The problem is that we are often poor cultural interprets. Case in point? In the USA, eye contact is a sign of respect. In Tanzania, eye contact can be seen as a sign of disrecpect or even other less savory things.  Simple, above the line communication makes life so much easier to decipher. Just say it.

Say it gentlely. Be Nice. But everyone loves a straight talker, as long as they aren’t an angry straight talker. Just saying…

Why being a Marine is better than being a narcissist. Life Lesson #13

<<Important disclaimer. Be all you can be is the slogan of the US Army, not the Marines. But I thought the titled sounded better this way. Call it editorial license. My sincere apologies to all the offended parties.>>

You can’t “be anything you want to be.”

Pop mantras are dangerous and lead to disappointment. Seriously.
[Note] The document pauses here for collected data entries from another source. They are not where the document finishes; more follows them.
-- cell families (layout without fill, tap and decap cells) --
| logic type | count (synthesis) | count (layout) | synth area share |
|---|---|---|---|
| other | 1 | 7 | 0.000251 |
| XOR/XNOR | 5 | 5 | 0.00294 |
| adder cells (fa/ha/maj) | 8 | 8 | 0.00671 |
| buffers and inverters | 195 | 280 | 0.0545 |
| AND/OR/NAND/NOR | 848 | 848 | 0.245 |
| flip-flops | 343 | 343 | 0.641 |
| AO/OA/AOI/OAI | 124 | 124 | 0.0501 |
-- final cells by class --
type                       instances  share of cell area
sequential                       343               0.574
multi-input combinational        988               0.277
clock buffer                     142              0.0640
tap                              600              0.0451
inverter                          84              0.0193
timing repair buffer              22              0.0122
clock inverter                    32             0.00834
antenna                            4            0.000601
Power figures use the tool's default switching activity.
`config.mk`:
```
export PLATFORM = sky130hd
export DESIGN_NAME = collision_probe_scheduler
export DESIGN_NICKNAME = d
export VERILOG_FILES = /design/src/rtl/collision_probe_scheduler.sv
export SDC_FILE = /design/constraint.sdc
export NUM_CORES = 1
export LEC_CHECK = 0
export BUFFER_PORTS_ARGS = -buffer_cell sky130_fd_sc_hd__buf_4
export CORE_MARGIN = 8
export CORE_UTILIZATION = 58
export DETAILED_ROUTE_END_ITERATION = 7
export PLACE_DENSITY = 0.91
export SYNTH_ARGS = -nofsm -noshare
export SYNTH_HDL_FRONTEND = slang
export SYNTH_SLANG_ARGS = --single-unit
```
`constraint.sdc`:
```
create_clock -name Clk -period 5.9 [get_ports Clk]
set_clock_uncertainty 0.05 [all_clocks]
set_input_delay 0.59 -clock Clk [delete_from_list [all_inputs] [get_ports Clk]]
set_output_delay 0.59 -clock Clk [all_outputs]
set_load 0.01 [all_outputs]
```
`src/rtl/collision_probe_scheduler.sv`:
```
// Time-shares the single combinational wall lookup between the VGA draw path and a
// once-per-frame sweep of 8 collision probes (4 per character), publishing contact flags.
module collision_probe_scheduler #(
  parameter int CHAR_W  = 20,
  parameter int CHAR_H  = 30,
  parameter int MAP_LAT = 0,
  parameter int SCR_W   = 640,
  parameter int SCR_H   = 480
) (
  input  logic       Clk,
  input  logic       Reset,
  input  logic       frame_start,
  input  logic       blank,
  input  logic [9:0] p0_x,
  input  logic [9:0] p0_y,
  input  logic [9:0] p1_x,
  input  logic [9:0] p1_y,
  input  logic       map_hit,
  output logic [9:0] probe_x,
  output logic [9:0] probe_y,
  output logic       probe_active,
  output logic [3:0] p0_flags,
  output logic [3:0] p1_flags,
  output logic       done,
  output logic       busy,
  output logic       overrun,
  output logic [1:0] dbg_state
);

  // Handshake: frame_start is a single-cycle request accepted only in IDLE with
  // blank high; done is a single-cycle completion strobe, overrun a single-cycle
  // rejection/abort strobe, and the two are mutually exclusive.

  localparam logic [1:0] S_IDLE   = 2'd0;
  localparam logic [1:0] S_ISSUE  = 2'd1;
  localparam logic [1:0] S_WAIT   = 2'd2;
  localparam logic [1:0] S_SAMPLE = 2'd3;

  localparam logic [11:0] HALF_W   = 12'(CHAR_W / 2);
  localparam logic [11:0] FULL_W   = 12'(CHAR_W);
  localparam logic [11:0] HALF_H   = 12'(CHAR_H / 2);
  localparam logic [11:0] FULL_H   = 12'(CHAR_H);
  localparam logic [11:0] SCR_W_12 = 12'(SCR_W);
  localparam logic [11:0] SCR_H_12 = 12'(SCR_H);
  localparam logic [9:0]  MAX_X    = 10'(SCR_W - 1);
  localparam logic [9:0]  MAX_Y    = 10'(SCR_H - 1);
  localparam logic [1:0]  LAT_LAST = 2'(MAP_LAT - 1);

  logic [1:0] state_q, state_d;
  logic [2:0] k_q, k_d;
  logic [1:0] wcnt_q, wcnt_d;
  logic [9:0] s0x_q, s0x_d, s0y_q, s0y_d;
  logic [9:0] s1x_q, s1x_d, s1y_q, s1y_d;
  logic [7:0] shadow_q, shadow_d;
  logic       off_q, off_d;
  logic [9:0] probe_x_q, probe_x_d, probe_y_q, probe_y_d;
  logic       active_q, active_d;
  logic [3:0] p0f_q, p0f_d, p1f_q, p1f_d;
  logic       done_q, done_d;
  logic       busy_q, busy_d;
  logic       ovr_q, ovr_d;

  // Probe geometry: 12-bit two's complement so that x-1 / y-1 going negative and
  // x+CHAR_W running past the screen edge are both representable without wrap.
  logic [11:0] base_x, base_y, cx, cy;
  logic        x_neg, y_neg, x_big, y_big, off_c;
  logic [9:0]  clamp_x, clamp_y;

  always_comb begin
    base_x = {2'b00, (k_q[2] ? s1x_q : s0x_q)};
    base_y = {2'b00, (k_q[2] ? s1y_q : s0y_q)};
    case (k_q[1:0])
      2'd0: begin
        cx = base_x + HALF_W;
        cy = base_y + FULL_H;
      end
      2'd1: begin
        cx = base_x + HALF_W;
        cy = base_y - 12'd1;
      end
      2'd2: begin
        cx = base_x - 12'd1;
        cy = base_y + HALF_H;
      end
      default: begin
        cx = base_x + FULL_W;
        cy = base_y + HALF_H;
      end
    endcase
  end

  always_comb begin
    x_neg = cx[11];
    y_neg = cy[11];
    x_big = !cx[11] && (cx >= SCR_W_12);
    y_big = !cy[11] && (cy >= SCR_H_12);
    off_c = x_neg || y_neg || x_big || y_big;
    if (x_neg) begin
      clamp_x = 10'd0;
    end else if (x_big) begin
      clamp_x = MAX_X;
    end else begin
      clamp_x = cx[9:0];
    end
    if (y_neg) begin
      clamp_y = 10'd0;
    end else if (y_big) begin
      clamp_y = MAX_Y;
    end else begin
      clamp_y = cy[9:0];
    end
  end

  always_comb begin
    state_d   = state_q;
    k_d       = k_q;
    wcnt_d    = wcnt_q;
    s0x_d     = s0x_q;
    s0y_d     = s0y_q;
    s1x_d     = s1x_q;
    s1y_d     = s1y_q;
    shadow_d  = shadow_q;
    off_d     = off_q;
    probe_x_d = probe_x_q;
    probe_y_d = probe_y_q;
    active_d  = active_q;
    p0f_d     = p0f_q;
    p1f_d     = p1f_q;
    busy_d    = busy_q;
    done_d    = 1'b0;
    ovr_d     = 1'b0;

    if (state_q == S_IDLE) begin
      if (frame_start) begin
        if (blank) begin
          s0x_d    = p0_x;
          s0y_d    = p0_y;
          s1x_d    = p1_x;
          s1y_d    = p1_y;
          shadow_d = 8'd0;
          k_d      = 3'd0;
          busy_d   = 1'b1;
          state_d  = S_ISSUE;
        end else begin
          ovr_d = 1'b1;
        end
      end
    end else if (!blank) begin
      // Active video has resumed: give the Map back to the draw path immediately.
      state_d  = S_IDLE;
      k_d      = 3'd0;
      busy_d   = 1'b0;
      active_d = 1'b0;
      ovr_d    = 1'b1;
    end else begin
      if (frame_start) begin
        ovr_d = 1'b1;
      end
      case (state_q)
        S_ISSUE: begin
          probe_x_d = clamp_x;
          probe_y_d = clamp_y;
          off_d     = off_c;
          active_d  = 1'b1;
          wcnt_d    = 2'd0;
          state_d   = (MAP_LAT > 0) ? S_WAIT : S_SAMPLE;
        end
        S_WAIT: begin
          if (wcnt_q == LAT_LAST) begin
            state_d = S_SAMPLE;
          end else begin
            wcnt_d = wcnt_q + 2'd1;
          end
        end
        default: begin
          shadow_d[k_q] = off_q | map_hit;
          if (k_q == 3'd7) begin
            p0f_d    = shadow_d[3:0];
            p1f_d    = shadow_d[7:4];
            done_d   = 1'b1;
            ovr_d    = 1'b0;
            busy_d   = 1'b0;
            active_d = 1'b0;
            k_d      = 3'd0;
            state_d  = S_IDLE;
          end else begin
            k_d     = k_q + 3'd1;
            state_d = S_ISSUE;
          end
        end
      endcase
    end
  end

  always_ff @(posedge Clk or negedge Reset) begin
    if (!Reset) begin
      state_q   <= S_IDLE;
      k_q       <= 3'd0;
      wcnt_q    <= 2'd0;
      s0x_q     <= 10'd0;
      s0y_q     <= 10'd0;
      s1x_q     <= 10'd0;
      s1y_q     <= 10'd0;
      shadow_q  <= 8'd0;
      off_q     <= 1'b0;
      probe_x_q <= 10'd0;
      probe_y_q <= 10'd0;
      active_q  <= 1'b0;
      p0f_q     <= 4'd0;
      p1f_q     <= 4'd0;
      done_q    <= 1'b0;
      busy_q    <= 1'b0;
      ovr_q     <= 1'b0;
    end else begin
      state_q   <= state_d;
      k_q       <= k_d;
      wcnt_q    <= wcnt_d;
      s0x_q     <= s0x_d;
      s0y_q     <= s0y_d;
      s1x_q     <= s1x_d;
      s1y_q     <= s1y_d;
      shadow_q  <= shadow_d;
      off_q     <= off_d;
      probe_x_q <= probe_x_d;
      probe_y_q <= probe_y_d;
      active_q  <= active_d;
      p0f_q     <= p0f_d;
      p1f_q     <= p1f_d;
      done_q    <= done_d;
      busy_q    <= busy_d;
      ovr_q     <= ovr_d;
    end
  end

  assign probe_x      = probe_x_q;
  assign probe_y      = probe_y_q;
  assign probe_active = active_q;
  assign p0_flags     = p0f_q;
  assign p1_flags     = p1f_q;
  assign done         = done_q;
  assign busy         = busy_q;
  assign overrun      = ovr_q;
  assign dbg_state    = state_q;

endmodule

```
Take for example “All you need is love.” The Beetles sang it, our parents grew up believing it. But try telling that to a hungry child and it rings hollow, doesn’t it?

The other one is “you can be anything you want to be.”
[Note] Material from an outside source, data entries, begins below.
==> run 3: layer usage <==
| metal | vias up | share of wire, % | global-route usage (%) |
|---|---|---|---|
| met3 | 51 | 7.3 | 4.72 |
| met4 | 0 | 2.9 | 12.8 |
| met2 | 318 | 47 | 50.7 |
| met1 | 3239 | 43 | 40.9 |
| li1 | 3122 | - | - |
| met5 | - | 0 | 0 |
I wanted to be Michael Jordan. I wanted to fly from the free throw line. The reality is that no matter how many hours I practiced, no matter how many times I jumped, I was never going to be able to do what Jordan did. Not possible. That didn’t stop me from playing every day for a decade.

I had never not gotten a job I applied for until RMR. Remote Meter Reading was a company that paid well, and would have been a great part time job. Except that on the qualifying test, I couldn’t match numbers quickly. I had a tiny bit of dyslexia. A career in math was never going to be a reality for me.
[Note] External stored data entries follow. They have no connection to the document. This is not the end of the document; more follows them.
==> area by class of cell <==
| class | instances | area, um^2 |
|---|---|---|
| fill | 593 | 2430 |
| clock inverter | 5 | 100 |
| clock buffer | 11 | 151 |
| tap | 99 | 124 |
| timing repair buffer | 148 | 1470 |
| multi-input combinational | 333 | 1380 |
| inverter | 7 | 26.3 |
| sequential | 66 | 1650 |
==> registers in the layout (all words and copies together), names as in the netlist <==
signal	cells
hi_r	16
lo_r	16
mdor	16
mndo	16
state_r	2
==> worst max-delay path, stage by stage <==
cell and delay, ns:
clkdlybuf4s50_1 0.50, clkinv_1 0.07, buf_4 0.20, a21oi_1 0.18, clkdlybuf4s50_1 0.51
Good intentions don’t make up for bad thinking.

You can’t be anything you want to be. But there are something, some unique place, where you can be you and your life will have meaning and purpose.

The key is discovering what that is. Those who discover that early exponentially multiply their satisfaction with life.

You can’t be anything you want to be. I prefer US Army statement. “Be all you can be.” Now that’s possible.

How to connect with absolutely everyone. Life Lesson #12

Not everyone succeeds. But everyone hurts.

I’ve done public speaking for years. Communicated, written, told stories. Judging by the general response, I’m not boring. My wife, on the other hand, dislikes the public stage passionately.  Crowds of more than 20 people are uncomfortable to her.

But in 2005, almost a decade before I write this, she was conned into speaking at a women’s tea. Her expectation was for maybe 50 ladies to attend. Imagine her terror when we arrived to find a tent set up for 500. Completely packed.

Tahnya simply told her story of pain. Of infertility and depression. To this day, people still consistently mention that event. No one ever mentions a sermon I preached. I mean, we really can’t go anywhere in Minnesota where someone doesn’t talk to her about that speech. And they speak of it as if she gave it last year.

Why? Because not everyone succeeds, swims with sharks, skydives, lives in radical environment. But everyone, from presidents to nursing home residents, we all hurt. We all experience pain. And when someone is authentic (there’s a buzzword for ya), it opens up others to experiencing life together in a meaningful way.

If you want to lead, if you want to connect, if you want to make a difference, remember. Pain is a megaphone that everyone can hear.